Polyamine effects on purine-purine-pyrimidine triple helix formation by phosphodiester and phosphorothioate oligodeoxyribonucleotides
Author(s) -
Marco Musso,
Michael W. Van Dyke
Publication year - 1995
Publication title -
nucleic acids research
Language(s) - English
Resource type - Journals
SCImago Journal Rank - 9.008
H-Index - 537
eISSN - 1362-4954
pISSN - 0305-1048
DOI - 10.1093/nar/23.12.2320
Subject(s) - phosphodiester bond , spermine , oligonucleotide , triple helix , polyamine , biochemistry , putrescine , biology , purine , spermidine , dna , pyrimidine , stereochemistry , rna , chemistry , gene , enzyme
Utilization of oligodeoxyribonucleotides to inhibit specific gene transcription in vivo (antigene strategy) requires the efficient formation of triple helices under physiological conditions.

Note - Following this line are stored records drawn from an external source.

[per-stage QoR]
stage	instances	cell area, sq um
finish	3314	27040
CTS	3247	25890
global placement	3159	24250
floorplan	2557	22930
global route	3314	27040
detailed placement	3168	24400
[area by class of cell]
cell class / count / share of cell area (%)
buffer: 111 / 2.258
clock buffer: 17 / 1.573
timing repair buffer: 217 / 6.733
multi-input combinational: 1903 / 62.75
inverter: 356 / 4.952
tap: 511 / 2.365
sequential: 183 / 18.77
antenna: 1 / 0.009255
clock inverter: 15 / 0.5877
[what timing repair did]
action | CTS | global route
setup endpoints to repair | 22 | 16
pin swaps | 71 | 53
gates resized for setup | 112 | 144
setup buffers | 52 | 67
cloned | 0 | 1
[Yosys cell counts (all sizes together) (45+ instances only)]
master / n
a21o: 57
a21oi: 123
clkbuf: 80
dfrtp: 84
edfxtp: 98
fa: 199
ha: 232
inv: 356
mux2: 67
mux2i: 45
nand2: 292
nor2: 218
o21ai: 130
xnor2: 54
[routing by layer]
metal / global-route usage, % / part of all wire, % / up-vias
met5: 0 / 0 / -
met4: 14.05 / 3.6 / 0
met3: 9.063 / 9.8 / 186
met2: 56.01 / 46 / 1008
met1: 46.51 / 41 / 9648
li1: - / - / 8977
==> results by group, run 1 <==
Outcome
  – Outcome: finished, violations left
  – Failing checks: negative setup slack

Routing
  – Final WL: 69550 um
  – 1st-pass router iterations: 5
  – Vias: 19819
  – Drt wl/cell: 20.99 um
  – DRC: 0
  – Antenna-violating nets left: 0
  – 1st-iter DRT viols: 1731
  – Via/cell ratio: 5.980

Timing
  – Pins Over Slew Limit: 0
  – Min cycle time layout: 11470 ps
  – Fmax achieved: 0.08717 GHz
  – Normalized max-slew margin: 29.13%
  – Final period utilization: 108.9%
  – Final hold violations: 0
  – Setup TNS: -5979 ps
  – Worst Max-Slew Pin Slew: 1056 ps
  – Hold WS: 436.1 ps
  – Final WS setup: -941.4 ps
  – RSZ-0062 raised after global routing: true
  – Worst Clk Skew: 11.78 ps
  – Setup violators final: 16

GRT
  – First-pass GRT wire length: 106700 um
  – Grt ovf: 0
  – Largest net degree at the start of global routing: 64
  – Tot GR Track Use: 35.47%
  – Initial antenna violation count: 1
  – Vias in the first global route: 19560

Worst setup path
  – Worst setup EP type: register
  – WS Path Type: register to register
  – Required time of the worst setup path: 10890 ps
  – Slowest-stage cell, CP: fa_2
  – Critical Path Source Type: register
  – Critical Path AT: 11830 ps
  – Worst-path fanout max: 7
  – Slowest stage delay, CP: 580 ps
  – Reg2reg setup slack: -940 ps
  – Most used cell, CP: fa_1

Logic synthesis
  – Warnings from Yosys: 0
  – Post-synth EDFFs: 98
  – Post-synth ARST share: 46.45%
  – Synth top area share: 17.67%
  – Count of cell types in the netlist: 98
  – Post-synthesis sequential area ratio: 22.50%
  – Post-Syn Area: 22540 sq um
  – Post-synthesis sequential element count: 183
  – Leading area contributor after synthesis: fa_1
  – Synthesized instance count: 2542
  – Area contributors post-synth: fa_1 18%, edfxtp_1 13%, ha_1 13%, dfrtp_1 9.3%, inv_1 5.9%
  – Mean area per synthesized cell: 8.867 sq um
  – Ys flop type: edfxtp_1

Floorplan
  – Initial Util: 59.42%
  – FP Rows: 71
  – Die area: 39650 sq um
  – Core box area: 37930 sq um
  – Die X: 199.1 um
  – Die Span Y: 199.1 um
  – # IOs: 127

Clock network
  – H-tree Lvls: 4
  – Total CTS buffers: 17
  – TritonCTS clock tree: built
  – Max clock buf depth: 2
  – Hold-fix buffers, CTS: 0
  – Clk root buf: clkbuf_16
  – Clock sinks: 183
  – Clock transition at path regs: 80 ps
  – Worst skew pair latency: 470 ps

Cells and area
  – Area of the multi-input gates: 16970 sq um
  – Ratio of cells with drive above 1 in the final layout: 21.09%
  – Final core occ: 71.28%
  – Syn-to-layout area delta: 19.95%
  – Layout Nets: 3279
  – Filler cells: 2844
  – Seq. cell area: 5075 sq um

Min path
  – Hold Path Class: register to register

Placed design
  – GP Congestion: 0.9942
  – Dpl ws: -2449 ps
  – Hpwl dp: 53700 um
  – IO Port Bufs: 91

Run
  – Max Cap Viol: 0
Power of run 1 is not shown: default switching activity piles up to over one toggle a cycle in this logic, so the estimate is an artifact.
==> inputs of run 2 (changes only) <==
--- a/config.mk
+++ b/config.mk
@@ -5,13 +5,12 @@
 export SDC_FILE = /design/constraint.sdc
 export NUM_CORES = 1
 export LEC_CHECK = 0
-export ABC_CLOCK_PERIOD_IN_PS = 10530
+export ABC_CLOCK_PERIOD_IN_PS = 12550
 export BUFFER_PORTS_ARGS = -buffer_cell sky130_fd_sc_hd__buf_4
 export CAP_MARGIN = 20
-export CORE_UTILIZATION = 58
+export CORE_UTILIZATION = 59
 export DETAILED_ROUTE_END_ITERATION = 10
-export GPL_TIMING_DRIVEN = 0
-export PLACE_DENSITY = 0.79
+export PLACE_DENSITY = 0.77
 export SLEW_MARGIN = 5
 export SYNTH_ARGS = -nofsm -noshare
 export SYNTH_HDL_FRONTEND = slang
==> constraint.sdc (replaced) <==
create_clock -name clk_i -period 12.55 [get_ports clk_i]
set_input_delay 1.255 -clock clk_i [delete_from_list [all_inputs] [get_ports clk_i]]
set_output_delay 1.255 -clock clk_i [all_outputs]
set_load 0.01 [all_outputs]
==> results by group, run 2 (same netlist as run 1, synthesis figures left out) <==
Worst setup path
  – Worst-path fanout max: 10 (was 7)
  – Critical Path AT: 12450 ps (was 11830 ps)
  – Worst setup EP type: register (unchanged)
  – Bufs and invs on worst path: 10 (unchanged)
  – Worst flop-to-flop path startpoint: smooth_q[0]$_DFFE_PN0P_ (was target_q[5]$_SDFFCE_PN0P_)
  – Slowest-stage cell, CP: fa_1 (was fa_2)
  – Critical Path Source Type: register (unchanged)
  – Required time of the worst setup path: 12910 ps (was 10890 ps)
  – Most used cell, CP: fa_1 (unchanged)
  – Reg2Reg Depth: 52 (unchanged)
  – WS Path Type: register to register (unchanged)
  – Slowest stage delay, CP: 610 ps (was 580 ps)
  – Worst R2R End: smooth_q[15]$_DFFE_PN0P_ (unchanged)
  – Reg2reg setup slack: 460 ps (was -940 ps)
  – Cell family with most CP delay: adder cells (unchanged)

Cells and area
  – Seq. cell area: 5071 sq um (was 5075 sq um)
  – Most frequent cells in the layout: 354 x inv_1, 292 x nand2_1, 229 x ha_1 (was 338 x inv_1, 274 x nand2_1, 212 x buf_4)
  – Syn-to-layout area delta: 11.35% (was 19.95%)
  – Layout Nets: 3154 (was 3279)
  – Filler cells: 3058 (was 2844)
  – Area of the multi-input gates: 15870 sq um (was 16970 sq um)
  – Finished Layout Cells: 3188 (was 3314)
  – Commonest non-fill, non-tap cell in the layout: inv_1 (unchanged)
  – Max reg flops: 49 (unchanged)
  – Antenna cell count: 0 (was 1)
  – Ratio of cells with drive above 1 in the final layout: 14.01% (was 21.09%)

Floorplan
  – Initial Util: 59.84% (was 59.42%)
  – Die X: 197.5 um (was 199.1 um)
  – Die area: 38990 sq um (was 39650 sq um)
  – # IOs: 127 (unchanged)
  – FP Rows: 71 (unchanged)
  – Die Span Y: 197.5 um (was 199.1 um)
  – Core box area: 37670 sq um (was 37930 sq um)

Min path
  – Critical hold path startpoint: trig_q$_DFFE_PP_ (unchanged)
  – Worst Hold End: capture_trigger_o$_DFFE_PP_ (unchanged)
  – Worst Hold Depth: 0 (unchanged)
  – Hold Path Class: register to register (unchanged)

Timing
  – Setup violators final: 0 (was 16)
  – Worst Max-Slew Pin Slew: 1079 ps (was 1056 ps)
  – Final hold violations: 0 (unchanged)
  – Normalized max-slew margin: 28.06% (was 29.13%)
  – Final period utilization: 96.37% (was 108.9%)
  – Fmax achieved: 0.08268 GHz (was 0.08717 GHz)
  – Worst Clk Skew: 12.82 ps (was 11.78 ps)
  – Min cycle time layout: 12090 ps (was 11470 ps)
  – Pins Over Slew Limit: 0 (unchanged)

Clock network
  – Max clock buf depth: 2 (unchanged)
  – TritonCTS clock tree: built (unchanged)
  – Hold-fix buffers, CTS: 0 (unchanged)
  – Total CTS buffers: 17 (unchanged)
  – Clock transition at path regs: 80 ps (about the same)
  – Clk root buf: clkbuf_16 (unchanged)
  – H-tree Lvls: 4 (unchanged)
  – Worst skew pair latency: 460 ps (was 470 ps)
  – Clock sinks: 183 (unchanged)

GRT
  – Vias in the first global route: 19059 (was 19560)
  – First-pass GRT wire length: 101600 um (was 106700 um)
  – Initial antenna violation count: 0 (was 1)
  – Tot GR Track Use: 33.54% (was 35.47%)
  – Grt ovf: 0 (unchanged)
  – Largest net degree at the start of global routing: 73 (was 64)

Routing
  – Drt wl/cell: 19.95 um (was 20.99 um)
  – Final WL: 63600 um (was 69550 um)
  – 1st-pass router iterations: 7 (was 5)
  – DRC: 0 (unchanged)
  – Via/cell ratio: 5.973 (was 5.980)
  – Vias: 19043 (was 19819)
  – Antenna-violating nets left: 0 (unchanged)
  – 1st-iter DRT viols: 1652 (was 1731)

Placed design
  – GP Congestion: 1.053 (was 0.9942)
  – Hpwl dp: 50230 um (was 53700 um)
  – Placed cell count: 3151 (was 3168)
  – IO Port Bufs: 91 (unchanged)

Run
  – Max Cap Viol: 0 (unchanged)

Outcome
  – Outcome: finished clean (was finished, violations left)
### src/rtl/iwm_pkg.sv
// Shared types, constants and state encodings for the pixel warp mapper.
`default_nettype none

package iwm_pkg;

    localparam int COORD_BITS = 12;
    localparam int CFG_BITS   = 13;
    localparam int COUNT_BITS = 5;
    localparam int DIV_BITS   = 88;
    localparam int WIDE_BITS  = 64;

    localparam logic [CFG_BITS-1:0] COORD_LIMIT = CFG_BITS'(1 << COORD_BITS);

    localparam logic [1:0] REG_IMAGE_WIDTH  = 2'd0;
    localparam logic [1:0] REG_IMAGE_HEIGHT = 2'd1;
    localparam logic [1:0] REG_POINT_COUNT  = 2'd2;

    localparam logic MODE_LOAD = 1'b0;
    localparam logic MODE_MAP  = 1'b1;

    localparam logic [DIV_BITS-1:0]  RECIP_NUM   = DIV_BITS'(1) << 56;
    localparam logic [WIDE_BITS-1:0] LIMIT_NONE  = '1;
    localparam logic [WIDE_BITS-1:0] LIMIT_MAP   = 64'h0000_0000_7FFF_FFFF;
    localparam logic [WIDE_BITS-1:0] LIMIT_WEIGHT = 64'h0000_0000_8000_0000;

    typedef struct packed {
        logic                  mode;
        logic [3:0]            point_index;
        logic [COORD_BITS-1:0] coord_x;
        logic [COORD_BITS-1:0] coord_y;
        logic [COORD_BITS-1:0] target_x;
        logic [COORD_BITS-1:0] target_y;
        logic [31:0]           pixel_rgba;
    } in_item_t;

    typedef struct packed {
        logic [COORD_BITS-1:0] dest_x;
        logic [COORD_BITS-1:0] dest_y;
        logic [31:0]           dest_rgba;
    } out_item_t;

    typedef struct packed {
        logic [COORD_BITS-1:0] sx;
        logic [COORD_BITS-1:0] sy;
        logic [COORD_BITS-1:0] tx;
        logic [COORD_BITS-1:0] ty;
    } point_t;

    typedef struct packed {
        logic                  start;
        logic                  round;
        logic [DIV_BITS-1:0]   dividend;
        logic [WIDE_BITS-1:0]  divisor;
        logic [WIDE_BITS-1:0]  limit;
    } div_req_t;

    typedef struct packed {
        logic                  done;
        logic [WIDE_BITS-1:0]  quotient;
    } div_rsp_t;

    typedef enum logic [1:0] {
        DIV_IDLE,
        DIV_RUN,
        DIV_FIN
    } div_state_t;

    typedef enum logic [4:0] {
        S_IDLE,
        S_R_RD,
        S_R_D2,
        S_R_DIV,
        S_F_RD,
        S_F_PJ,
        S_F_KRD,
        S_F_KMUL,
        S_F_KACC,
        S_F_MUL,
        S_F_DET,
        S_F_TST,
        S_F_TDIV,
        S_F_FMUL,
        S_F_FRND,
        S_F_RDIV,
        S_F_WST,
        S_F_WDIV,
        S_F_WMUL,
        S_F_FIN,
        S_OUT
    } seq_state_t;

endpackage

`default_nettype wire

### src/rtl/iwm_divider.sv
// Iterative restoring divider with optional round half up and saturation.
`default_nettype none

module iwm_divider (
    input  wire logic        clk,
    input  wire logic        rst_n,
    input  wire iwm_pkg::div_req_t req,
    output iwm_pkg::div_rsp_t rsp
);
    import iwm_pkg::*;

    div_state_t           state_reg, state_next;
    logic [6:0]           cnt_reg;
    logic [DIV_BITS-1:0]  num_reg;
    logic [DIV_BITS-1:0]  quo_reg;
    logic [WIDE_BITS-1:0] rem_reg;
    logic [WIDE_BITS-1:0] den_reg;
    logic [WIDE_BITS-1:0] lim_reg;
    logic                 rnd_reg;
    logic [WIDE_BITS-1:0] q_reg;
    logic                 done_reg;

    logic [WIDE_BITS:0]   rem_sh;
    logic                 ge;
    logic [WIDE_BITS:0]   rem_sub;
    logic                 over;
    logic                 rup;
    logic [WIDE_BITS:0]   qinc;
    logic [WIDE_BITS-1:0] q_final;

    assign rem_sh  = {rem_reg, num_reg[DIV_BITS-1]};
    assign ge      = rem_sh >= {1'b0, den_reg};
    assign rem_sub = rem_sh - {1'b0, den_reg};
    assign over    = quo_reg > {{(DIV_BITS-WIDE_BITS){1'b0}}, lim_reg};
    assign rup     = rnd_reg && ({rem_reg, 1'b0} >= {1'b0, den_reg});
    assign qinc    = {1'b0, quo_reg[WIDE_BITS-1:0]} + (WIDE_BITS+1)'(rup);
    assign q_final = over ? lim_reg :
                     (qinc > {1'b0, lim_reg}) ? lim_reg : qinc[WIDE_BITS-1:0];

    assign rsp.done     = done_reg;
    assign rsp.quotient = q_reg;

    always_comb
    begin
        state_next = state_reg;
        unique case (state_reg)
            DIV_IDLE:
            begin
                if (req.start)
                begin
                    state_next = DIV_RUN;
                end
            end
            DIV_RUN:
            begin
                if (cnt_reg == 7'(DIV_BITS - 1))
                begin
                    state_next = DIV_FIN;
                end
            end
            DIV_FIN:
            begin
                state_next = DIV_IDLE;
            end
            default:
            begin
                state_next = DIV_IDLE;
            end
        endcase
    end

    always_ff @(posedge clk or negedge rst_n)
    begin
        if (!rst_n)
        begin
            state_reg <= DIV_IDLE;
            done_reg  <= 1'b0;
            cnt_reg   <= '0;
        end
        else
        begin
            state_reg <= state_next;
            done_reg  <= (state_reg == DIV_FIN);
            if (state_reg == DIV_RUN)
            begin
                cnt_reg <= cnt_reg + 7'd1;
            end
            else
            begin
                cnt_reg <= '0;
            end
        end
    end

    always_ff @(posedge clk)
    begin
        if (state_reg == DIV_IDLE && req.start)
        begin
            num_reg <= req.dividend;
            den_reg <= req.divisor;
            lim_reg <= req.limit;
            rnd_reg <= req.round;
            rem_reg <= '0;
            quo_reg <= '0;
        end
        else if (state_reg == DIV_RUN)
        begin
            num_reg <= {num_reg[DIV_BITS-2:0], 1'b0};
            quo_reg <= {quo_reg[DIV_BITS-2:0], ge};
            rem_reg <= ge ? rem_sub[WIDE_BITS-1:0] : rem_sh[WIDE_BITS-1:0];
        end
        if (state_reg == DIV_FIN)
        begin
            q_reg <= q_final;
        end
    end

endmodule

`default_nettype wire

### config.mk
export PLATFORM = sky130hd
export DESIGN_NAME = iwm_divider
export DESIGN_NICKNAME = d
export VERILOG_FILES = /design/src/rtl/iwm_pkg.sv /design/src/rtl/iwm_divider.sv
export SDC_FILE = /design/constraint.sdc
export NUM_CORES = 1
export LEC_CHECK = 0
export BUFFER_PORTS_ARGS = -buffer_cell sky130_fd_sc_hd__buf_4
export CAP_MARGIN = 20
export CORE_MARGIN = 4
export CORE_UTILIZATION = 54
export CTS_CLUSTER_SIZE = 20
export DETAILED_ROUTE_END_ITERATION = 8
export PLACE_DENSITY = 0.77
export SLEW_MARGIN = 20
export SYNTH_ARGS = -nofsm -noshare
export SYNTH_HDL_FRONTEND = slang
export SYNTH_SLANG_ARGS = --single-unit
export TNS_END_PERCENT = 100
### constraint.sdc
create_clock -name clk -period 6.72 [get_ports clk]
set_input_delay 1.344 -clock clk [delete_from_list [all_inputs] [get_ports clk]]
set_output_delay 1.344 -clock clk [all_outputs]
set_load 0.01 [all_outputs]
==> impl_metrics.json <==
{
  "status": "complete, no violations",
  "grt_usage": 0.248,
  "cap_violations": 0,
  "dr.pass1.iters": 5,
  "io_pins": 285,
  "place_ws_ns": -0.115,
  "worstHoldPathType": "register to register",
  "drive_above_1_share": 0.196,
  "cts_sinks": 443,
  "die_area_um2": 50000,
  "syn_nets": 3013,
  "ant_nets": 0,
  "routedWlPerCell_um": 18.4,
  "dp_cells": 3433,
  "max_freq_mhz": 155,
  "die_width_um": 224,
  "cp.required_ns": 7.05,
  "worstRegToRegCells": 29,
  "ys_seq_area_frac": 0.468,
  "rows": 78,
  "htreeDepth": 2,
  "grt_antenna_before_repair": 2,
  "drtIter0Drc": 1791,
  "async_flop_share": 0.0226,
  "synth_cell_types": 77,
  "initial_utilization": 0.549,
  "numCtsBuffers": 49,
  "dp_hpwl_um": 46300,
  "vias": 20300,
  "synthCells": 2597,
  "ys_ff_latch": 443,
  "crit_buf_inv": 6,
  "synth.top_cells.by_area": "edfxtp_1 (34%), dfxtp_1 (12%), ha_1 (9.7%)",
  "fin_crit_sh": 0.960,
  "worst_pin_slew_ns": 1.42,
  "cpLargestDelayFamily": "simple AND/OR/NAND/NOR gates",
  "cp_num_cells": 29,
  "synth_ff_type": "edfxtp_1",
  "first_global_vias": 20100,
  "vdd_drop_max_mv": 0.216,
  "grt_first_pass_wirelength_um": 103000,
  "cts_buffer_depth": 3,
  "grt-ovfl-total": 0,
  "clk-insertion-delay-late_ns": 0.59,
  "grt_max_degree": 225,
  "crit_path_frequent_cell": "buf_4",
  "path_max_fanout": 7,
  "syn_avg_cell_area_um2": 9.66,
  "cts_tree": "built",
  "syn_area_um2": 25100,
  "portBuffers": 284,
  "crit_arrival_ns": 6.78,
  "finalWorstSetupSlack_ns": 0.270,
  "finalSetupViolCount": 0,
  "ys_warn_count": 0,
  "start_kind": "register",
  "slowest_delay_ns": 0.38,
  "synth.largest_area_cell": "edfxtp_1",
  "drc": 0,
  "cp_slowest_cell": "ha_1",
  "min_period_ns": 6.45,
  "synth_top_area_frac": 0.336,
  "yosysMostFrequentCell": "nand2_1",
  "p_leak_nw": 13.3,
  "p_per_area_nw_per_um2": 190,
  "root_buffer": "clkbuf_16",
  "crit_type": "register to register",
  "finalNetCount": 3310,
  "core_um2": 45700,
  "finalWirelength_um": 65200,
  "synth_edf_count": 281,
  "hold_path_depth": 1,
  "end_kind": "register",
  "die_h_um": 224,
  "gp_congestion": 0.936,
  "slew_violations": 0,
  "cts_hold_buffers": 0,
  "via_per_inst": 5.74,
  "finClkSkew_ns": 0.0169,
  "instances_no_fill": 3536,
  "path_clk_slew_ns": 0.06,
  "final_hold_viol_count": 0,
  "yosys-top-cells-count": "nand2_1 (529), edfxtp_1 (281), ha_1 (195), o21ai_0 (186), inv_1 (168)",
  "slew_headroom": 0.0520,
  "area_delta_synth_final_pct": 19.9
}
worst reg2reg max path, delay by kind of cell, from the launching register on:
kind,cells,cell delay [ns]
simple gates,10,2.21
compound gates,8,1.41
buf+inv,6,0.89
fa+ha+maj,3,0.86
flops,1,0.33
mux,1,0.31
xor+xnor,1,0.19
power by group:
group,switching [W],internal [W]
combinational,0.0000264,0.0000799
sequential,0,0.00287
clock,0.00112,0.00161
total,0.00115,0.00457
cells by family after synthesis:
family | count (synthesis) | synth area share
adder cells (fa/ha/maj) | 196 | 0.0981
XOR/XNOR | 122 | 0.0426
buffers and inverters | 293 | 0.0467
AO/OA/AOI/OAI | 560 | 0.135
multiplexers | 95 | 0.0501
flip-flops | 443 | 0.468
AND/OR/NAND/NOR | 888 | 0.160
worst paths after layout:
check | from | end | slack, ns
min | cnt_reg[0] | cnt_reg[0] | 0.47
max reg2reg | den_reg[42] | q_reg[33] | 0.27
max in group asynchronous | rst_n | cnt_reg[3] | 5.98
min in group asynchronous | rst_n | cnt_reg[1] | 0.58
min reg2reg | cnt_reg[0] | cnt_reg[0] | 0.47
max | den_reg[42] | q_reg[33] | 0.27
through the flow:
step | hold WS, ns | area [um2] | total power, W | util | TNS, ns
floorplan | 0.433 | 25100 | 0.00293 | - | 0
global placement | 0.447 | 28100 | 0.00304 | 0.615 | 0
detailed placement | 0.465 | 28100 | 0.00304 | 0.615 | -4.36
CTS | 0.473 | 29800 | 0.00578 | 0.651 | 0
global route | 0.493 | 30100 | 0.00588 | 0.658 | -0.0406
finish | 0.468 | 30100 | 0.00571 | 0.658 | 0
placed cells by master (no fill, tap or decap), types with 8 or more instances in the layout:
master and n:
clkbuf_1 9, nand3_1 44, xnor2_1 79, nor2_1 91, o21bai_1 17, dfrtp_1 10, and3_1 22, inv_1 166
dfxtp_1 152, o21a_1 8, nand2_1 526, mux2i_1 30, nand4_1 80, a21o_1 60, o21ai_1 13, o21ai_0 182
ha_1 191, and2_1 11, o211ai_1 11, xor2_1 37, nor3_1 25, nor2b_1 13, o22ai_1 9, clkbuf_16 53
edfxtp_1 281, o31ai_1 10, buf_4 360, a211oi_1 23, mux2_4 60, a21oi_1 160, nor4_1 13, a31oi_1 14
cell type report:
cell class / instances / area, um2
sequential: 443 / 11700
clock buffer: 67 / 1390
tap: 600 / 751
inverter: 169 / 643
fill: 3585 / 15600
timing repair buffer: 370 / 2900
multi-input combinational: 1861 / 12400
antenna: 2 / 5.00
clock inverter: 24 / 258
what timing repair did:
| action | 4_1_cts | 5_1_grt |
|---|---|---|
| setup buffers | 0 | 7 |
| hold endpoints to repair | 0 | 0 |
| setup endpoints to repair | 60 | 64 |
| gates resized for setup | 4 | 38 |
| gates cloned | 0 | 2 |
| pin swaps | 0 | 8 |
routing by layer:
layer / up-vias / routed length [um] / global-route usage
li1: 9823 / - / -
met1: 9666 / 27300 / 0.320
met2: 662 / 32700 / 0.436
met3: 134 / 3380 / 0.0342
met4: 2 / 1890 / 0.0734
met5: - / 13 / 0
No activity file was read; power rests on OpenSTA's default activity.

However, pyrimidine-motif triplexes are not favored at physiological pH, and physiological concentrations of potassium cations hamper purine-motif triplex formation. Here we investigated the effects of polyamines on promoting triplex formation by G/T-rich oligodeoxyribonucleotides containing either phosphodiester or a diastereomeric mixture of phosphorothioate linkages. Compared with Mg2+, equimolar concentrations of polyamines greatly facilitated purine-motif triplex formation with the following order of effectiveness: spermine > spermidine > putrescine. At low polyamine concentrations, phosphorothioate oligonucleotides were better at triplex formation than the corresponding phosphodiester oligonucleotides. Kinetic studies indicated that polyamines facilitated triplex formation by increasing the rate of oligonucleotide-duplex DNA association. However, triplex accumulation with either oligonucleotide was still low under physiological conditions (140 mM K+, 10 mM Mg2+, 1 mM spermine). The inhibitory effects of K+ could be partially overcome with high concentrations of Mg2+ or spermine, with phosphodiester oligonucleotides being better able to form triplexes than phosphorothioates under these conditions.